From December 12, 2025 – May 10, 2026, the High Museum of Art exhibited The Family Album of Ralph Eugene Meatyard that “features the thirty-six prints that comprise the artist’s first monograph (Gnomon Press, 1970)—one of only two books he published in his lifetime—which Meatyard intended to stand as his definitive artistic statement.”  The prints were recently acquired by the High Museum for its permanent collection.

==Personal life==
Meatyard married Madelyn McKinney. They had three children: Michael (born 1950); Melissa (born 1959); and Christopher (born 1955). Meatyard died of cancer in 1972. He was described as a "bookish Zenmaster [who] also served as president of the local PTA and the Little League and flipped burgers at the Fourth of July party.

==Publications==
- Halls, James Baker, ed. Ralph Eugene Meatyard: Emblems & Rites (Millerton, New York: Aperture, 1974) There had already been an earlier book, Ralph Eugene Meatyard, issued in 1970 by the Gnomon Press with an introduction by Wendell Berry and notes by Arnold Gassan.
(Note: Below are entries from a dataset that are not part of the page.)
==> src/rtl/serial_pkg.sv <==
// Shared definitions for the bit-serial adder: control FSM state encoding.
package serial_pkg;

    typedef enum logic [1:0] {
        IDLE  = 2'd0,
        SHIFT = 2'd1,
        DONE  = 2'd2
    } state_t;

endpackage

==> src/rtl/F_adder.sv <==
// One-bit full-adder cell, purely combinational.
module F_adder (
    output logic S,
    output logic Cout,
    input  logic A,
    input  logic B,
    input  logic Cin
);

    assign S    = A ^ B ^ Cin;
    assign Cout = (A & B) | (Cin & (A ^ B));

endmodule

==> src/rtl/serial_adder.sv <==
// Bit-serial WIDTH-bit adder: operands fed LSB-first through one full-adder cell,
// sum gathered in a shift register and published in parallel with cout on done.
module serial_adder #(
    parameter int unsigned WIDTH = 8
) (
    input  logic             clk,
    input  logic             rst_n,
    input  logic             start,
    input  logic [WIDTH-1:0] a,
    input  logic [WIDTH-1:0] b,
    input  logic             cin,
    output logic             busy,
    output logic             done,
    output logic [WIDTH-1:0] sum,
    output logic             cout
);
    import serial_pkg::*;

    localparam int unsigned CNT_W = $clog2(WIDTH + 1);

    state_t           state;
    logic [WIDTH-1:0] aSh;
    logic [WIDTH-1:0] bSh;
    logic [WIDTH-1:0] sumSh;
    logic             carry;
    logic [CNT_W-1:0] cnt;
    logic             cellSum;
    logic             cellCarry;

    F_adder uCell (
        .S    (cellSum),
        .Cout (cellCarry),
        .A    (aSh[0]),
        .B    (bSh[0]),
        .Cin  (carry)
    );

    // Control FSM with datapath; sum/cout only change on the last shift edge.
    always_ff @(posedge clk or negedge rst_n) begin
        if (!rst_n) begin
            state <= IDLE;
            aSh   <= '0;
            bSh   <= '0;
            sumSh <= '0;
            carry <= 1'b0;
            cnt   <= '0;
            busy  <= 1'b0;
            done  <= 1'b0;
            sum   <= '0;
            cout  <= 1'b0;
        end else begin
            case (state)
                IDLE, DONE: begin
                    done <= 1'b0;
                    if (start) begin
                        aSh   <= a;
                        bSh   <= b;
                        carry <= cin;
                        cnt   <= '0;
                        sumSh <= '0;
                        busy  <= 1'b1;
                        state <= SHIFT;
                    end else begin
                        state <= IDLE;
                    end
                end
                SHIFT: begin
                    sumSh <= {cellSum, sumSh[WIDTH-1:1]};
                    carry <= cellCarry;
                    aSh   <= aSh >> 1;
                    bSh   <= bSh >> 1;
                    cnt   <= cnt + CNT_W'(1);
                    if (cnt == CNT_W'(WIDTH - 1)) begin
                        sum   <= {cellSum, sumSh[WIDTH-1:1]};
                        cout  <= cellCarry;
                        busy  <= 1'b0;
                        done  <= 1'b1;
                        state <= DONE;
                    end
                end
                default: begin
                    busy  <= 1'b0;
                    done  <= 1'b0;
                    state <= IDLE;
                end
            endcase
        end
    end

endmodule

==> config.mk <==
export PLATFORM = sky130hd
export DESIGN_NAME = serial_adder
export DESIGN_NICKNAME = d
export VERILOG_FILES = /design/src/rtl/serial_pkg.sv /design/src/rtl/F_adder.sv /design/src/rtl/serial_adder.sv
export SDC_FILE = /design/constraint.sdc
export NUM_CORES = 1
export LEC_CHECK = 0
export ABC_CLOCK_PERIOD_IN_PS = 2200
export CAP_MARGIN = 25
export CELL_PAD_IN_SITES_DETAIL_PLACEMENT = 0
export CELL_PAD_IN_SITES_GLOBAL_PLACEMENT = 1
export CORE_ASPECT_RATIO = 1.5
export CORE_UTILIZATION = 40
export CTS_CLUSTER_SIZE = 24
export DETAILED_ROUTE_END_ITERATION = 8
export GPL_TIMING_DRIVEN = 0
export PLACE_DENSITY_LB_ADDON = 0.1
export SLEW_MARGIN = 20
export SYNTH_ARGS = -nofsm -noshare
export SYNTH_HDL_FRONTEND = slang
export SYNTH_HIERARCHICAL = 1
export SYNTH_SLANG_ARGS = --single-unit
==> constraint.sdc <==
create_clock -name clk -period 2.2 [get_ports clk]
set_input_delay 0.44 -clock clk [delete_from_list [all_inputs] [get_ports clk]]
set_output_delay 0.44 -clock clk [all_outputs]
set_load 0.03 [all_outputs]
==> results of run 1 <==
[logic make-up after synthesis]
logic type | after synthesis
and+or+nand+nor | 10
adders and majority gates | 2
buffers and inverters | 8
DFF | 40
AOI/OAI and AO/OA | 43
muxes | 12
[area by class of cell]
type	instances	area [µm²]
timing repair buffer	31	315
tap	45	56.3
clock buffer	7	96.3
sequential	40	1000
fill	367	1840
buffer	8	70.1
multi-input combinational	67	647
[power groups by stage]
| stage | registers (µW) | clock network [µW] | logic, µW |
|---|---|---|---|
| finish | 1270 | 518 | 1450 |
| global route | 1310 | 560 | 1590 |
| CTS | 1270 | 535 | 1480 |
| detailed placement | 1280 | 0 | 1470 |
| global placement | 1270 | 0 | 1430 |
| floorplan | 1390 | 0 | 933 |
[synthesized netlist by cell type]
| cell | instances | area, µm² |
|---|---|---|
| dfrtp_1 | 40 | 1000 |
| a22o_1 | 26 | 228 |
| a21o_1 | 16 | 120 |
| mux2_4 | 9 | 135 |
| buf_6 | 4 | 45.0 |
| buf_2 | 2 | 10.0 |
| buf_4 | 2 | 15.0 |
| mux2i_1 | 2 | 20.0 |
| nand3b_1 | 2 | 15.0 |
| and2b_4 | 1 | 10.0 |
| fa_1 | 1 | 20.0 |
| ha_1 | 1 | 12.5 |
| mux2_2 | 1 | 11.3 |
| nand4_1 | 1 | 6.26 |
| nor2_1 | 1 | 3.75 |
| nor2_8 | 1 | 20.0 |
| nor2b_1 | 1 | 6.26 |
| nor2b_4 | 1 | 13.8 |
| nor3b_2 | 1 | 12.5 |
| o21ai_0 | 1 | 5.00 |
| or2b_1 | 1 | 7.51 |
[routing by layer]
metal | up-vias | global-route usage [%]
li1 | 508 | -
met1 | 575 | 19.0
met2 | 27 | 27.2
met3 | 6 | 3.74
met4 | 0 | 6.00
met5 | - | 0
[worst reg2reg max path, delay by kind of cell (launching register included)]
family | cells | cell delay (ns)
buf+inv | 1 | 0.20
fa+ha+maj | 1 | 0.20
simple gates | 2 | 0.38
mux | 1 | 0.31
flops | 1 | 0.39
[layout by cell type, fill, tap and decap left out]
master / count
mux2_2: 1
a22o_1: 26
buf_12: 1
and2b_4: 1
nor2b_1: 1
buf_4: 2
buf_6: 4
dfrtp_1: 40
fa_1: 1
clkbuf_8: 7
a21o_1: 16
nor3b_2: 1
ha_1: 1
nor2_8: 1
mux2_4: 9
mux2i_1: 2
nor2_1: 1
or2b_1: 1
nand3b_1: 2
clkdlybuf4s50_1: 29
nand4_1: 1
o21ai_0: 1
nor2b_4: 1
buf_2: 3
[flip-flops by register name, summed over array words and instances, names as in the netlist]
signal	cells
carry	1
bSh	8
state	1
aSh	8
cout	1
sumSh	7
busy	1
done	1
sum	8
cnt	4
[through the flow]
| stage | instances | area [µm²] |
|---|---|---|
| after CTS | 198 | 2190 |
| after global placement | 190 | 2070 |
| after floorplan | 115 | 1720 |
| after detailed placement | 191 | 2090 |
| final | 198 | 2190 |
| after global routing | 198 | 2190 |
[path summary, 6_finish.rpt]
path / cells past startpoint / end / start / slack, ns
worst min-delay path: 1 / sumSh[1] / rst_n / 0.01
max in group asynchronous: 2 / bSh[7] / rst_n / 1.75
worst max register to register: 5 / cout / cnt[0] / 0.61
min in group clk: 1 / cnt[3] / cnt[3] / 0.46
worst min register to register: 1 / cnt[3] / cnt[3] / 0.46
worst max-delay path: 1 / done / done / 0.39
==> summary.md, run 1 <==
| Metric | Value |
|---|---|
| Vias/cell | 5.64 |
| CP arrival | 1.37 ns |
| NetSw | 1100 µW |
| Number of global-route vias before repair | 1116 |
| Main combinational cell family by area after synthesis | compound AO/OA/AOI/OAI gates |
| LEAKAGE | 0.00109 µW |
| Largest net degree at the start of global routing | 32 |
| Max-slew violations | 0 |
| PwrDens | between 1000 and 1500 nW/µm² |
| Met3 wire length | 129 µm |
| Number of synthesized register bits | 40 |
| Aggregate global-route resource usage | between 10% and 20% |
| Inserted Clock Buffers | 5 |
| Synth Area in Compound Gates | 20.5% |
| Sequential power share | 39.2% |
| IO buf count | 30 |
| Sw frac | 33.9% |
| Max_slew headroom | 79.4% |
| Top routing layer in use | met4 |
| Smallest hold slack | ~0.01 ns |
| Critical Path Slowest Stage Cell | clkdlybuf4s50_1 |
| RSZ-0062 raised after global routing | false |
| Post-CTS Setup Repair Bufs | 0 |
| Ratio of cells with drive above 1 in the final layout | 20.3% |
| Area grow syn2layout | 27.2% |
| Cts hold-fix bufs | 0 |
| Met1 Routed Length | roughly 1.4 mm |
| Post-synthesis sequential area ratio | about three fifths |
| CTS Buffer Depth | 2 |
| Clock group share of total power | between 10% and 20% |
| Power Total | ~3200 µW |
| Syn nets | 137 |
| Worst slew pin tran | 0.309 ns |
| DIE AREA | 4570 µm² |
| DRC violations left | 0 |
| Synth Instances | 115 |
| DR WL/cell | 15.7 µm |
| CTS clk-pin slew, worst paths | 0.07 ns |
| Routed wl met2 | about 1.5 mm |
| Drt first-iter violations | 24 |
| Ant. Diodes | 0 |
| First-pass GRT wire length | about 5.5 mm |
| Worst hold path type | input pin to async pin |
| Pre-CTS setup slack | 0.372 ns |
| Netlist cell types | 21 |
| Core Rows | 28 |
| Mapped Area | 1720 µm² |
| Antenna viol nets, final | 0 |
| Clk root buf | clkbuf_8 |
| Clk_lat worst skew | 0.29 ns |
| Post-layout minimum cycle time | approximately 1.8 ns |
| Die Span Y | 82.3 µm |
| Initial antenna violation count | 0 |
| Final Wtd Congestion | 0.681 |
| Post-Synth Adder-Cell Area | 1.89% |
| Final core occ | 54.3% |
| Pint | about 2100 µW |
| Post-synthesis xor/xnor area fraction | 0% |
| Peak VDD IR | 878 µV |
| CP max FO | 4 |
| Worst path cell trace | clkdlybuf4s50_1 |
| Core Box Area | 4030 µm² |
| Buf/Inv on CP | 1 |
| CTS tree | built |
| IO Pins | 31 |
| Crit end category | output port |
| H-tree Lvls | 2 |
| Final WL | 3.11 mm |
| Final Hold Fails | 0 |
| Yosys warning count | 6 |
| MaxCap Viol Count | 0 |
| Crit-path leading delay family | buffers and inverters |
| Maximum clock frequency | 552 MHz |
| Die X | around 56 µm |
| Avg Synthesized Cell Area | 14.9 µm² |
| Setup TNS | 0 ns |
| Startpoint Class | register |
| Slowest stage delay, CP | 0.69 ns |
| Worst Clk Skew | around 0.0030 ns |
| Req. time, crit path | roughly 1.8 ns |
| 1st-pass router iterations | 4 |
| Setup violators final | 0 |
| Status | completed |
| Final Cycle Share | 82.3% |
| Post-synthesis simple-gate area fraction | 5.54% |
| Mux cell area share after synthesis | 9.69% |
| Post-cts resize count | 0 |
| Fin nets | 175 |
| Dpl hpwl | 2.15 mm |
| Global route overflow | 0 |
| Initial Utilization | 42.6% |
| Type of the worst setup path | register to output port |
| Worst setup margin | 0.389 ns |
| CTS Sinks | 40 |
| Via count | 1116 |
| Comb power frac | 44.8% |
Power figures use the tool's default switching activity.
- Meatyard, Ralph Eugene; & Davenport, Guy (Essay), 2005, Ralph Eugene Meatyard, (Steidl/ICP]
- Ralph Eugene Meatyard Phaidon Press 2002 ISBN 0-7148-4112-9
- Rhem, James; Ralph Eugene Meatyard: The Family Album of Lucybelle Crater and Other Figurative Photographs (Distributed Art Publishers, 2002) 125 pages. Three critical texts, "Lucybelle" with 34 additional previously unpublished Meatyard photographs. ISBN 1-891024-29-9
- Rhem, James (Author); & Meatyard, Ralph Eugene (Photographer), 1999, Ralph Eugene Meatyard, Photopoche, No: 87’, (Centre National de Photo)
- Tannenbaum, Barbara (Editor); 1991, Ralph Eugene Meatyard: An American Visionary, Rizzoli.